Parallel, Distributed, and Quantum Exact Single-Source Shortest Paths with Negative Edge Weights

This paper presents parallel, distributed and quantum algorithms for single-source shortest paths when edges can have negative weights (negative-weight SSSP). We show a framework that reduces negative-weight SSSP in all these setting to $n^{o(1)}$ calls to any SSSP algorithm that works with a virtual source. More specifically, for a graph with $m$ edges, $n$ vertices, undirected hop-diameter $D$, and polynomially bounded integer edge weights, we show randomized algorithms for negative-weight SSSP with (i) $W_{SSSP}(m,n)n^{o(1)}$ work and $S_{SSSP}(m,n)n^{o(1)}$ span, given access to an SSSP algorithm with $W_{SSSP}(m,n)$ work and $S_{SSSP}(m,n)$ span in the parallel model, (ii) $T_{SSSP}(n,D)n^{o(1)}$, given access to an SSSP algorithm that takes $T_{SSSP}(n,D)$ rounds in $\mathsf{CONGEST}$, (iii) $Q_{SSSP}(m,n)n^{o(1)}$ quantum edge queries, given access to a non-negative-weight SSSP algorithm that takes $Q_{SSSP}(m,n)$ queries in the quantum edge query model.
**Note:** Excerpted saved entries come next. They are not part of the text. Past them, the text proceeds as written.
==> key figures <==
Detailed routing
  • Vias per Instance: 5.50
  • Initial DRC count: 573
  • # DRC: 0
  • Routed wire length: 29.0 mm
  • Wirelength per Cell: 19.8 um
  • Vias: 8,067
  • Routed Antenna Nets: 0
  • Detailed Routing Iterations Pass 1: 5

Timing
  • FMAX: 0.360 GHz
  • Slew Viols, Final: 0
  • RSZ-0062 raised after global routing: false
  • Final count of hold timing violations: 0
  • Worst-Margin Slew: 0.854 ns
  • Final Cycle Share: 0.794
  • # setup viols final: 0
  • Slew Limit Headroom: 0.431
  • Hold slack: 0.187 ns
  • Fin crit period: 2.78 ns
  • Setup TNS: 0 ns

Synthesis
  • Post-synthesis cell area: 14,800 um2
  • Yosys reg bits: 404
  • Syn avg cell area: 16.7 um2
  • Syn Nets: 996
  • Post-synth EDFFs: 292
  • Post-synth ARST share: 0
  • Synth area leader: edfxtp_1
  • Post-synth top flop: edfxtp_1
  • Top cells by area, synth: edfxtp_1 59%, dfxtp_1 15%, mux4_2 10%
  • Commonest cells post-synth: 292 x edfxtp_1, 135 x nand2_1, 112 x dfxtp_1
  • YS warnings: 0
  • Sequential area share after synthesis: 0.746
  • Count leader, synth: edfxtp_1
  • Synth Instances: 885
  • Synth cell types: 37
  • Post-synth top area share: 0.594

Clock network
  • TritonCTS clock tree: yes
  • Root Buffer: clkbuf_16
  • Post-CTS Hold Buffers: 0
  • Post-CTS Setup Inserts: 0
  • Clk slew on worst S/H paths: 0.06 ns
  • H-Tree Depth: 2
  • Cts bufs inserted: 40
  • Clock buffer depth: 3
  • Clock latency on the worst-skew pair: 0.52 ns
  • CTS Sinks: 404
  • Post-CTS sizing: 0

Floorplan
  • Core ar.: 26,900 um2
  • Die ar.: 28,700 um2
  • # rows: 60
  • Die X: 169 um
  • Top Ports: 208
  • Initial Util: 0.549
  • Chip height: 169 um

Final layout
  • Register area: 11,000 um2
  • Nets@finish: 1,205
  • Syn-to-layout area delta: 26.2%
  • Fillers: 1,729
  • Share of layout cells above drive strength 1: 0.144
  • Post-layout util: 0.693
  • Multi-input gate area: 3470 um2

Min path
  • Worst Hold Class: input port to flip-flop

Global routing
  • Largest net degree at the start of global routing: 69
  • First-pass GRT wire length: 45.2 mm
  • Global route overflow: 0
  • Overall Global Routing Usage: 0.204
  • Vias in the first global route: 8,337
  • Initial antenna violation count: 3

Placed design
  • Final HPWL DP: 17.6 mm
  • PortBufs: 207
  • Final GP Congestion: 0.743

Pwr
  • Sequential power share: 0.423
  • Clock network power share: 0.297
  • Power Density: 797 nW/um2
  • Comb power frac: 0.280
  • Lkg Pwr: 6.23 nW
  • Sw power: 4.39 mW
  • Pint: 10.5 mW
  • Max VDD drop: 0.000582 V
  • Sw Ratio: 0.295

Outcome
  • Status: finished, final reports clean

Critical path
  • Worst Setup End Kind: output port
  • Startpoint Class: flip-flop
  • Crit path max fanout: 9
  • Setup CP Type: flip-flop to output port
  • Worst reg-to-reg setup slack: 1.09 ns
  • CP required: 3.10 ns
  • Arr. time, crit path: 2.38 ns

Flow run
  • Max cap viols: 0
==> config.mk <==
export PLATFORM = sky130hd
export DESIGN_NAME = score_counter_mc
export DESIGN_NICKNAME = d
export VERILOG_FILES = /design/src/rtl/score_pkg.sv /design/src/rtl/btn_edge_sync.sv /design/src/rtl/score_counter_mc.sv
export SDC_FILE = /design/constraint.sdc
export NUM_CORES = 1
export LEC_CHECK = 0
export CORE_UTILIZATION = 48
export DETAILED_ROUTE_END_ITERATION = 10
export GPL_TIMING_DRIVEN = 0
export HOLD_SLACK_MARGIN = 0.05
export PLACE_DENSITY = 0.75
export SLEW_MARGIN = 15
export SYNTH_ARGS = -nofsm -noshare
export SYNTH_HDL_FRONTEND = slang
export SYNTH_HIERARCHICAL = 1
export SYNTH_SLANG_ARGS = --single-unit
export TNS_END_PERCENT = 20
==> constraint.sdc <==
create_clock -name clk_i -period 2.1 [get_ports clk_i]
set_clock_uncertainty 0.2 [all_clocks]
set_input_delay 0.21 -clock clk_i [delete_from_list [all_inputs] [get_ports clk_i]]
set_output_delay 0.21 -clock clk_i [all_outputs]
set_load 0.05 [all_outputs]
==> src/rtl/score_pkg.sv <==
// Shared constants for the multi-channel score counter: default count
// geometry and the saturate/wrap policy encodings.
package score_pkg;

  localparam int DEF_BW      = 7;
  localparam int DEF_MAX_VAL = 99;

  localparam int MODE_SAT    = 0;
  localparam int MODE_WRAP   = 1;

endpackage

==> src/rtl/btn_edge_sync.sv <==
// One asynchronous button: SYNC_STAGES-deep synchroniser followed by a
// previous-value flop; rise_o pulses for one cycle per rising level.
module btn_edge_sync #(
  parameter int SYNC_STAGES = 2
) (
  input  logic clk_i,
  input  logic rst_ni,
  input  logic btn_i,
  output logic rise_o
);

  logic [SYNC_STAGES-1:0] sync_q;
  logic                   prev_q;

  always_ff @(posedge clk_i or negedge rst_ni) begin
    if (!rst_ni) begin
      sync_q <= '0;
      prev_q <= 1'b0;
    end else begin
      sync_q <= {sync_q[SYNC_STAGES-2:0], btn_i};
      prev_q <= sync_q[SYNC_STAGES-1];
    end
  end

  assign rise_o = sync_q[SYNC_STAGES-1] & ~prev_q;

endmodule

==> src/rtl/score_counter_mc.sv <==
// N_CH independent up/down score counters fed by synchronised, edge-detected
// buttons, with per-channel clear, global hold, limit pulses and an all-equal flag.
module score_counter_mc
  import score_pkg::*;
#(
  parameter int N_CH        = 2,
  parameter int BW          = DEF_BW,
  parameter int MAX_VAL     = DEF_MAX_VAL,
  parameter int WRAP        = MODE_SAT,
  parameter int SYNC_STAGES = 2
) (
  input  logic               clk_i,
  input  logic               rst_ni,
  input  logic [N_CH-1:0]    up_i,
  input  logic [N_CH-1:0]    down_i,
  input  logic [N_CH-1:0]    clr_i,
  input  logic               hold_i,
  output logic [N_CH*BW-1:0] count_o,
  output logic [N_CH-1:0]    limit_o,
  output logic               eq_o
);

  if (N_CH < 1 || SYNC_STAGES < 2 || BW < 1 || MAX_VAL < 0 ||
      longint'(MAX_VAL) >= (longint'(1) << BW)) begin : g_param_check
    $fatal(1, "score_counter_mc: illegal parameters N_CH=%0d BW=%0d MAX_VAL=%0d SYNC_STAGES=%0d",
           N_CH, BW, MAX_VAL, SYNC_STAGES);
  end

  localparam logic [BW-1:0] MAX_C = BW'(MAX_VAL);
  localparam logic [BW-1:0] ONE_C = BW'(1);

  logic [N_CH-1:0] up_rise;
  logic [N_CH-1:0] dn_rise;

  for (genvar c = 0; c < N_CH; c++) begin : g_ch
    logic [BW-1:0] cnt_q, cnt_d;
    logic          limit_q, limit_d;

    btn_edge_sync #(.SYNC_STAGES(SYNC_STAGES)) u_up (
      .clk_i  (clk_i),
      .rst_ni (rst_ni),
      .btn_i  (up_i[c]),
      .rise_o (up_rise[c])
    );

    btn_edge_sync #(.SYNC_STAGES(SYNC_STAGES)) u_dn (
      .clk_i  (clk_i),
      .rst_ni (rst_ni),
      .btn_i  (down_i[c]),
      .rise_o (dn_rise[c])
    );

    // Bounds are checked before the step, so the BW-bit add/sub never overflows.
    always_comb begin
      cnt_d   = cnt_q;
      limit_d = 1'b0;
      if (clr_i[c]) begin
        cnt_d = '0;
      end else if (!hold_i && (up_rise[c] != dn_rise[c])) begin
        if (up_rise[c]) begin
          if (cnt_q < MAX_C) begin
            cnt_d = cnt_q + ONE_C;
          end else begin
            limit_d = 1'b1;
            cnt_d   = (WRAP == MODE_WRAP) ? '0 : MAX_C;
          end
        end else begin
          if (cnt_q > '0) begin
            cnt_d = cnt_q - ONE_C;
          end else begin
            limit_d = 1'b1;
            cnt_d   = (WRAP == MODE_WRAP) ? MAX_C : '0;
          end
        end
      end
    end

    always_ff @(posedge clk_i or negedge rst_ni) begin
      if (!rst_ni) begin
        cnt_q   <= '0;
        limit_q <= 1'b0;
      end else begin
        cnt_q   <= cnt_d;
        limit_q <= limit_d;
      end
    end

    assign count_o[c*BW +: BW] = cnt_q;
    assign limit_o[c]          = limit_q;
  end

  always_comb begin
    eq_o = 1'b1;
    for (int c = 1; c < N_CH; c++) begin
      if (count_o[c*BW +: BW] != count_o[0 +: BW]) eq_o = 1'b0;
    end
  end

endmodule

==> results of run 1 <==
state kept, by name, summed over array words and instances, names as in the netlist:
signal	flops
g_ch.u_up/prev_q	2
g_ch.u_dn/sync_q	4
g_ch.u_dn/prev_q	2
g_ch.cnt_q	14
g_ch.u_up/sync_q	4
g_ch.limit_q	2
cells in the final DEF (no fill, tap or decap), drive strengths merged, types with 2 or more instances in the layout:
cell           Yosys  layout
nor2b              6       6
nand2b             2       2
nor4               3       3
nor2              10      10
and2               3       3
or2                6       6
a31oi              4       4
nor3               5       5
clkdlybuf4s50      0      19
a21boi             2       2
a21o               4       4
inv                7       7
xnor2              6       6
nand4              6       6
nor3b              2       2
a41oi              2       2
clkbuf             5       7
xor2               3       3
o22ai              3       3
a2111o             2       2
ha                 6       6
nand2             17      17
nand3             10      10
a22o               3       3
a21oi              8       8
buf               10      20
dfrtp             28      28
dlygate4sd2        0       4
o31ai              3       3
o21ai              9       9
final timing paths:
kind                                                  startpoint                               end  slack [ns]  cells past startpoint
worst max-delay path            g_ch[0].u_up/sync_q[1]$_DFF_PN0_      g_ch[0].cnt_q[3]$_DFFE_PN0P_        0.04                      7
worst min-delay path                                     up_i[0]  g_ch[0].u_up/sync_q[0]$_DFF_PN0_        0.09                      1
worst max register to register  g_ch[0].u_up/sync_q[1]$_DFF_PN0_      g_ch[0].cnt_q[3]$_DFFE_PN0P_        0.04                      7
worst min register to register  g_ch[1].u_up/sync_q[0]$_DFF_PN0_  g_ch[1].u_up/sync_q[1]$_DFF_PN0_        0.17                      0
max in group asynchronous                                 rst_ni      g_ch[1].cnt_q[1]$_DFFE_PN0P_        1.05                      2
min in group asynchronous                                 rst_ni      g_ch[0].cnt_q[4]$_DFFE_PN0P_        0.20                      2
per-layer routing:
layer / vias to the layer above / part of all wire (%) / track usage [%]
li1: 746 / - / -
met1: 755 / 47 / 32.90
met2: 60 / 46 / 33.93
met3: 4 / 5.8 / 1.838
met4: 0 / 0.85 / 8.140
met5: - / 0 / 0
final cells by class:
class / instances / area [µm²] / share of cell area, %
inverter: 7 / 26.28 / 1.181
clock buffer: 3 / 22.52 / 1.012
multi-input combinational: 138 / 999.7 / 44.94
buffer: 15 / 103.9 / 4.668
timing repair buffer: 33 / 304.0 / 13.67
sequential: 28 / 710.7 / 31.95
tap: 46 / 57.56 / 2.587
cell families (layout without fill, tap and decap cells):
family	Yosys count	count (layout)
multiplexers	2	2
buffers and inverters	22	58
AO/OA/AOI/OAI	49	49
XOR/XNOR	9	9
AND/OR/NAND/NOR	72	72
flip-flops	28	28
adder cells (fa/ha/maj)	6	6
what timing repair did:
action                                 CTS  global route
hold buffers                             1             0
setup endpoints to repair                6            10
gates resized for setup                 15            14
setup buffers                            1             6
gates cloned                             0             0
endpoints found under the hold margin   28             0
pin swaps                                2             8
worst max-delay path, cell delays in order (launching register included):
cell and delay (ns):
dfrtp_1 0.41, nor2b_4 0.12, clkbuf_4 0.19, xnor2_1 0.17, nor3_2 0.34, nand2_1 0.16, o31ai_2 0.25, a22o_1 0.17
power by group:
| group | internal, mW | total, mW | switching, mW |
|---|---|---|---|
| combinational | 0.298 | 0.728 | 0.430 |
| clock | 0.0674 | 0.225 | 0.158 |
| sequential | 0.581 | 0.615 | 0.0342 |
==> out/summary.txt, run 1 <==
status: finished clean
overall routing resource usage: 22.23%
initial core utilization: 51.17%
most frequent cell after synthesis: dfrtp_1
Syn Nets: 203
unrepaired setup endpoints after global routing: yes
largest net degree at the start of global routing: 29
Inserted Clock Buffers: 3
CP max FO: 10
Max-cap violations: 0
Post-Place Setup Slack: -0.2843 ns
Buffers on Ports: 25
Vias/cell: 5.796
chip width: 62.35 µm
WHS: 0.08987 ns
Avg Cell Area, Syn: 9.297 µm²
crit end category: register
Synth Area in Adders: 4.295%
share of cells above drive strength 1: 25.00%
Synth async-reset ratio: 100.0%
HP Class: in -> reg
top post-synthesis cells by area: dfrtp_1 40%, ha_1 4.3%, nand2_1 3.4%
post-synthesis xor/xnor area fraction: 4.510%
initial antenna violation count: 0
Post-Syn Area: 1748 µm²
peak supply drop: 0.2882 mV
Design Power: 1.568 mW
Tightest Pin Transition: 0.6060 ns
Placed Area: 2090 µm²
Yosys warning total: 6
P per Cell Area: 704.8 nW/µm²
Compound-Gate Fraction of Synth Area: 19.61%
sequential fraction of the synthesis area: 40.09%
final cell count without fillers: 270
Total Neg Setup Slack: 0 ns
first-pass GRT wire length: 6844 µm
area grow syn2layout: 27.27%
clk_lat worst skew: 0.33 ns
Final WS setup: 0.03846 ns
Post-Synth Simple-Gate Area: 24.27%
CTS Root Cell: clkbuf_4
vias in the first global route: 1512
EDFF count, synth: 0
synthesized instance count: 188
Pleak: 0.9838 nW
Die Area: 3887 µm²
ANT cells: 0
gp weighted congestion: 0.8604
fin nets: 241
Die Y: 62.35 µm
ys flop type: dfrtp_1
Num Clock Sinks: 28
H-tree depth: 1
Fin. Hold Viols: 0
Distinct cells, synth: 53
clk slew on worst S/H paths: 0.16 ns
DP Wirelength: 2855 µm
Final Cell Area: 2225 µm²
synth cell count leaders: 28 x dfrtp_1, 16 x nand2_1, 10 x nor2_1, 9 x nand3_1
grt ovf: 0
drt pass-1 iters: 4
final setup fails: 0
largest family of logic cells by synthesized area: simple AND/OR/NAND/NOR gates
multiplexer area fraction after synthesis: 1.217%
core area: 3416 µm²
Worst setup SP type: register
Row Count: 21
worst path required time: 2.18 ns
Setup CP Type: reg -> reg
First DRT Iteration DRCs: 78
via count: 1565
Worst EP arrival: 2.14 ns
wire per inst: 14.74 µm
Fmax: 0.4851 GHz
Core Util, Final: 65.13%
Routed WL: 3980 µm
biggest area consumer among synthesized cells: dfrtp_1
Post-DRT Antenna Nets: 0
register bit total from synthesis: 28
io pins: 26
minimum clock period: 2.062 ns
DR DRC count: 0
Synth top area share: 40.09%
max_slew headroom: 59.60%
CTS Buffer Depth: 2
Max Transition Viols Final: 0
Final period util: 98.17%
placed cells: 259
CTS tree: built
Layout fillers: 310
Power figures use the tool's default switching activity.
==> run 2: changes to the inputs <==
- CORE_MARGIN: default -> 4
- CTS_CLUSTER_DIAMETER: default -> 60
- RECOVER_POWER: default -> 100
==> run 2 against run 1 <==
Core utilization about the same. Fmax up 0.31%. Power down 1.0%. Final area about the same. Count of clock-buffer cells in the layout unchanged. Register-to-register slack about the same. Highest routed layer unchanged.
==> out/summary.txt, run 2 (synthesis gave the netlist of run 1 again) <==
status: finished clean
Worst setup SP type: register
Fin. Hold Viols: 0
met3 wire length: 277 µm
grt ovf: 0
Num Clock Sinks: 28
Placed Area: 2090 µm²
Post-DRT Antenna Nets: 0
area of the multi-input gates: 1005 µm²
Final period util: 97.87%
clk_lat worst skew: 0.32 ns
slowest CP cell: dfrtp_2
Critical R2R Launch: g_ch[1].cnt_q[1]$_DFFE_PN0P_
DR WL met2: 1874 µm
worst path required time: 2.17 ns
vias in the first global route: 1454
Inserted Clock Buffers: 3
DR DRC count: 0
most frequent cells in the layout: 20 x dfrtp_1, 16 x nand2_1, 11 x clkdlybuf4s50_1
Max-cap violations: 0
Design Power: 1.552 mW
crit end category: register
CP delay by family, top: simple AND/OR/NAND/NOR gates
crit-path cells: buf_8, inv_2, ha_2, nor3b_2, a211oi_2, nand2_2, buf_4, nor3b_2, a21o_1
Tightest Pin Transition: 0.6874 ns
Worst EP arrival: 2.12 ns
drt pass-1 iters: 4
gp weighted congestion: 0.9555
worst hold start: g_ch[1].u_up/sync_q[0]$_DFF_PN0_
final setup fails: 0
CTS Root Cell: clkbuf_4
via count: 1540
largest registers: g_ch.cnt_q: 14 flops, g_ch.u_dn/sync_q: 4 flops, g_ch.u_up/sync_q: 4 flops
H-tree depth: 1
Layout fillers: 277
CP max FO: 7
Die Area: 4671 µm²
CP Launch Point: g_ch[1].cnt_q[1]$_DFFE_PN0P_
Max Transition Viols Final: 0
flip-flop and latch area: 710.7 µm²
largest net degree at the start of global routing: 29
Row Count: 21
unrepaired setup endpoints after global routing: yes
overall routing resource usage: 18.99%
commonest non-fill, non-tap cell in the layout: dfrtp_1
Setup CP Type: reg -> reg
initial core utilization: 51.17%
CP max stage delay: 0.42 ns
Final Cell Area: 2223 µm²
chip width: 68.35 µm
CTS Buffer Depth: 2
io pins: 26
initial antenna violation count: 0
peak supply drop: 0.4022 mV
HP Class: reg -> reg
P per Cell Area: 697.8 nW/µm²
first-pass GRT wire length: 6741 µm
critical path's most frequent cell: nor3b_2
Fmax: 0.4866 GHz
WP buf/inv: 3
ANT cells: 0
wire per inst: 14.93 µm
Pleak: 0.9923 nW
max reg flops: 14
max_slew headroom: 54.17%
minimum clock period: 2.055 ns
Buffers on Ports: 25
Die Y: 68.35 µm
core area: 3416 µm²
CTS tree: built
Top Metal Used: met4
Total Neg Setup Slack: 0 ns
clk slew on worst S/H paths: 0.14 ns
fin nets: 240
DP Wirelength: 2839 µm
First DRT Iteration DRCs: 94
wl on met1: 1841 µm
Vias/cell: 5.725
Reg with most FFs: g_ch.cnt_q
Routed WL: 4016 µm
area grow syn2layout: 27.20%
share of cells above drive strength 1: 25.56%
run 2: changes by cell type in the layout (fill, tap and decap cells not counted), sizes merged:
cell,before,now
buf,20,17
clkbuf,7,9
clkdlybuf4s50,19,11
dlygate4sd3,1,9
run 2: stage by stage:
stage	setup slack [ns]	hold slack [ns]	std cells	util [%]
floorplan	-0.03058	-0.2856	188	-
global placement	-0.2500	0.1386	259	61.32
detailed placement	-0.2884	0.07338	259	61.17
CTS	-0.02408	0.09710	265	62.67
global route	-0.03687	0.1806	269	65.09
finish	0.04476	0.1692	269	65.09
run 2: worst paths after layout:
kind | end | slack (ns) | cells after the start
setup reg to reg | g_ch[1].cnt_q[2]$_DFFE_PN0P_ | 0.04 | 9
hold / removal | g_ch[1].u_up/sync_q[1]$_DFF_PN0_ | 0.17 | 0
setup / recovery | g_ch[1].cnt_q[2]$_DFFE_PN0P_ | 0.04 | 9
max in group asynchronous | g_ch[1].cnt_q[0]$_DFFE_PN0P_ | 0.97 | 2
hold reg to reg | g_ch[1].u_up/sync_q[1]$_DFF_PN0_ | 0.17 | 0
min in group asynchronous | g_ch[0].cnt_q[2]$_DFFE_PN0P_ | 0.25 | 2
run 2: timing repair:
| item | in CTS | in global routing |
|---|---|---|
| gates resized for setup | 13 | 17 |
| endpoints found under the hold margin | 28 | 0 |
| setup buffers | 2 | 4 |
| hold buffers | 1 | 0 |
| pin swaps | 3 | 6 |
| endpoints found under the setup margin | 7 | 5 |
run 2: report_power, final:
part / total, mW / leakage (nW) / internal [mW] / switching, mW
combinational: 0.719 / 0.631 / 0.286 / 0.433
sequential: 0.614 / 0.347 / 0.581 / 0.0336
clock: 0.219 / 0.0138 / 0.0671 / 0.151
total: 1.55 / 0.992 / 0.934 / 0.618
run 2: cell type report:
class	instances	area share [%]
repair buffers	32	13.34
multi-input cells	138	45.19
inverters	7	1.182
clock buffers	3	1.013
well taps	46	2.589
plain buffers	15	4.727
flip-flops and latches	28	31.96
run 2: per-layer routing:
metal	up-vias	GRT usage (%)
met2	65	30.69
met1	728	26.52
met5	-	0
met3	2	2.956
li1	745	-
met4	0	4.715
==> RTL change 1, RTL diff (settings of run 2) <==
The parameter `N_CH` goes from 2 to 1.
--- a/src/rtl/score_counter_mc.sv
+++ b/src/rtl/score_counter_mc.sv
@@ -5,3 +5,3 @@
 #(
-  parameter int N_CH        = 2,
+  parameter int N_CH        = 1,
   parameter int BW          = DEF_BW,
Interface: changed (5 resized); port bits go from 26 to 15. The function was not compared with the original's and may differ.
==> RTL change 1 against run 2 <==
Final area shrank 47%. Synthesized area down 50%. Power is 30% lower. Final cell count is 49% lower. Worst setup slack worse by 13 ps. Sequential cell count down 14. Routed wire length fell by 44%.
==> RTL change 1: results (changes against run 2) <==
Synth
  – Top cells by area, synth: dfrtp_1 (40%), ha_1 (4.3%), a32o_1 (3.4%) (was dfrtp_1 (40%), ha_1 (4.3%), nand2_1 (3.4%))
  – Post-synth net total: 100 (was 203)
  – Commonest cells in the netlist: dfrtp_1 (14), nor2_1 (8), o21ai_0 (6), nand2_1 (5) (was dfrtp_1 (28), nand2_1 (16), nor2_1 (10), nand3_1 (9))

Placement
  – Port buffer count: 13 (was 25)
  – Post-Place Setup Slack: -110 ps (was -288 ps)
  – Post-DP HPWL: 1430 um (was 2840 um)
  – Placed cells: 129 (was 259)

STA
  – Hold slack: 158 ps (was 169 ps)
  – Least-Margin Pin Slew: 608 ps (was 687 ps)

Cells and area
  – Nets: 123 (was 240)

Power
  – LEAKAGE: 0.473 nW (was 0.992 nW)
  – Combinational power share: 0.500 (was 0.463)
  – Clk. pwr: 0.200 mW (was 0.219 mW)

Drt
  – Met3 wire length: 139 um (was 277 um)
  – Met1 wire length: 961 um (was 1840 um)
  – Met2 wire length: 1090 um (was 1870 um)
  – Average wire per standard cell: 16.3 um (was 14.9 um)

Global route
  – M2 GR Usage: 0.280 (was 0.307)
  – Largest net degree at the start of global routing: 15 (was 29)
  – Gr usage total: 0.188 (was 0.190)

Status
  – Status: finished clean (unchanged)

Critical path
  – Register-to-Register Path Depth: 6 (was 9)
  – Reg-to-Reg Start: g_ch[0].u_up/sync_q[1] (was g_ch[1].cnt_q[1])
  – R2R Path End: count_o[1] (was g_ch[1].cnt_q[2])
  – Worst Path Max Fanout: 10 (was 7)
  – CP arrival: 2050 ps (was 2120 ps)
-- RTL change 1: kinds of logic (layout without fill, tap and decap cells) --
| kind of cell | after synthesis | after routing | share of synthesized area |
|---|---|---|---|
| AND/OR/NAND/NOR | 37 | 37 | 0.261 |
| AO/OA/AOI/OAI | 26 | 26 | 0.219 |
| flip-flops | 14 | 14 | 0.400 |
| other | 1 | 1 | 0.00428 |
| multiplexers | 1 | 1 | 0.0114 |
| buffers and inverters | 8 | 30 | 0.0514 |
| XOR/XNOR | 1 | 1 | 0.0100 |
| adder cells (fa/ha/maj) | 3 | 3 | 0.0429 |
-- RTL change 1: final cells by class --
type	count	area, um2
inverters	4	15.0
fillers	123	554
clock buffers	4	36.3
flip-flops and latches	14	355
repair buffers	18	168
well taps	25	31.3
plain buffers	4	30.0
multi-input cells	69	537
-- RTL change 1: what timing repair did --
action / CTS / global route
gates resized for setup: 3 / 6
pin swaps: 0 / 3
setup buffers: 2 / 3
hold buffers: 0 / 0
setup endpoints to repair: 6 / 6
==> RTL change 2, RTL diff (settings of run 2) <==
Made on the original files. Put one more register stage on the output `limit_o`, without a reset. The value now appears one clock later. The other outputs are not delayed to match.
--- a/src/rtl/score_counter_mc.sv
+++ b/src/rtl/score_counter_mc.sv
@@ -21,2 +21,4 @@
 );
+
+  logic [N_CH-1:0] limit_c;
 
@@ -88,3 +90,3 @@
     assign count_o[c*BW +: BW] = cnt_q;
-    assign limit_o[c]          = limit_q;
+    assign limit_c[c]          = limit_q;
   end
@@ -98,2 +100,6 @@
 
+  always_ff @(posedge clk_i) begin
+    limit_o <= limit_c;
+  end
+
 endmodule
Formal check against the unedited RTL: not equivalent (a bounded check fails within 4 cycles, from zero or initial values and one cycle with rst_ni low).
==> RTL change 2 against run 2 <==
The flow now finishes with violations (negative setup slack). Synthesized area rose by 6.9%. Worst hold slack got worse by 29 ps. Power rose by 14%. Worst setup slack got worse by 46 ps. Highest routed layer unchanged. Routed wire length rose by 2.5%. Critical endpoint is now g_ch[0].cnt_q[4]. Final area rose by 7.7%. Sequential cell count rose by 2.
==> RTL change 2: results (changes against run 2) <==
Cells and area
  – FF+latch area: 749 um2 (was 711 um2)
  – Count of non-CTS inverters in the layout: 6 (was 7)
  – Count of non-CTS buffers in the layout: 44 (was 47)
  – Multi-In Gates: 140 (was 138)
  – NonClk Buf Share: 0.156 (was 0.181)

Synth
  – Multiplexer fraction of the synthesized cell area: 0.0107 (was 0.0122)
  – Post-synth net total: 209 (was 203)
  – Post-Synth XOR/XNOR Area: 0.0469 (was 0.0451)
  – Top cells by area, synth: dfrtp_1 (37%), ha_1 (4.0%), xnor2_1 (3.3%) (was dfrtp_1 (40%), ha_1 (4.3%), nand2_1 (3.4%))
  – Commonest cells in the netlist: dfrtp_1 (28), nor2_1 (13), nand2_1 (12), o21ai_0 (9), buf_2 (8) (was dfrtp_1 (28), nand2_1 (16), nor2_1 (10), nand3_1 (9))
  – Post-synthesis compound-gate area fraction: 0.199 (was 0.196)

Clock network
  – Resized Gates After CTS: 12 (was 13)
  – Setup Buffers After CTS: 0 (was 2)
  – CTS root buf: clkbuf_8 (was clkbuf_4)

Critical path
  – Crit-path slowest cell: or4b_4 (was dfrtp_2)
  – CP delay by family, top: compound AO/OA/AOI/OAI gates (was simple AND/OR/NAND/NOR gates)

Floorplan
  – Num rows: 22 (was 21)

Power
  – Combinational power share: 0.366 (was 0.463)
  – Clk. pwr: 0.478 mW (was 0.219 mW)
  – Peak VDD IR: 0.000425 V (was 0.000402 V)

Drt
  – Starting DRT DRC Count: 91 (was 94)
  – Final WL: 4120 um (was 4020 um)
  – Via count: 1607 (was 1540)
  – Met1 wire length: 1830 um (was 1840 um)
  – Met2 wire length: 1970 um (was 1870 um)
  – Met3 wire length: 250 um (was 277 um)
  – Average wire per standard cell: 14.9 um (about the same)

STA
  – Setup slack after layout: -1.35 ps (was 44.8 ps)
  – Final setup violating endpoints: 1 (was 0)
  – Final setup TNS: -1.35 ps (was 0 ps)

Placement
  – Post-DP HPWL: 2990 um (was 2840 um)

Status
  – Status: finished, violations left (was finished clean)
  – Failing checks: negative setup slack

Global route
  – First-pass GRT wire length: 7150 um (was 6740 um)
  – Grt met1 use: 0.244 (was 0.265)
  – Met3 GRT Util: 0.0460 (was 0.0296)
This work builds off the recent result of [Bernstein, Nanongkai, Wulff-Nilsen, FOCS'22], which gives a near-linear time algorithm for negative-weight SSSP in the sequential setting. Using current state-of-the-art SSSP algorithms yields randomized algorithms for negative-weight SSSP with (i) $m^{1+o(1)}$ work and $n^{1/2+o(1)}$ span in the parallel model, (ii) $(n^{2/5}D^{2/5} + \sqrt{n} + D)n^{o(1)}$ rounds in $\mathsf{CONGEST}$, (iii) $m^{1/2}n^{1/2+o(1)}$ quantum queries to the adjacency list or $n^{1.5+o(1)}$ quantum queries to the adjacency matrix. Our main technical contribution is an efficient reduction for computing a low-diameter decomposition (LDD) of directed graphs to computations of SSSP with a virtual source. Efficiently computing an LDD has heretofore only been known for undirected graphs in both the parallel and distributed models.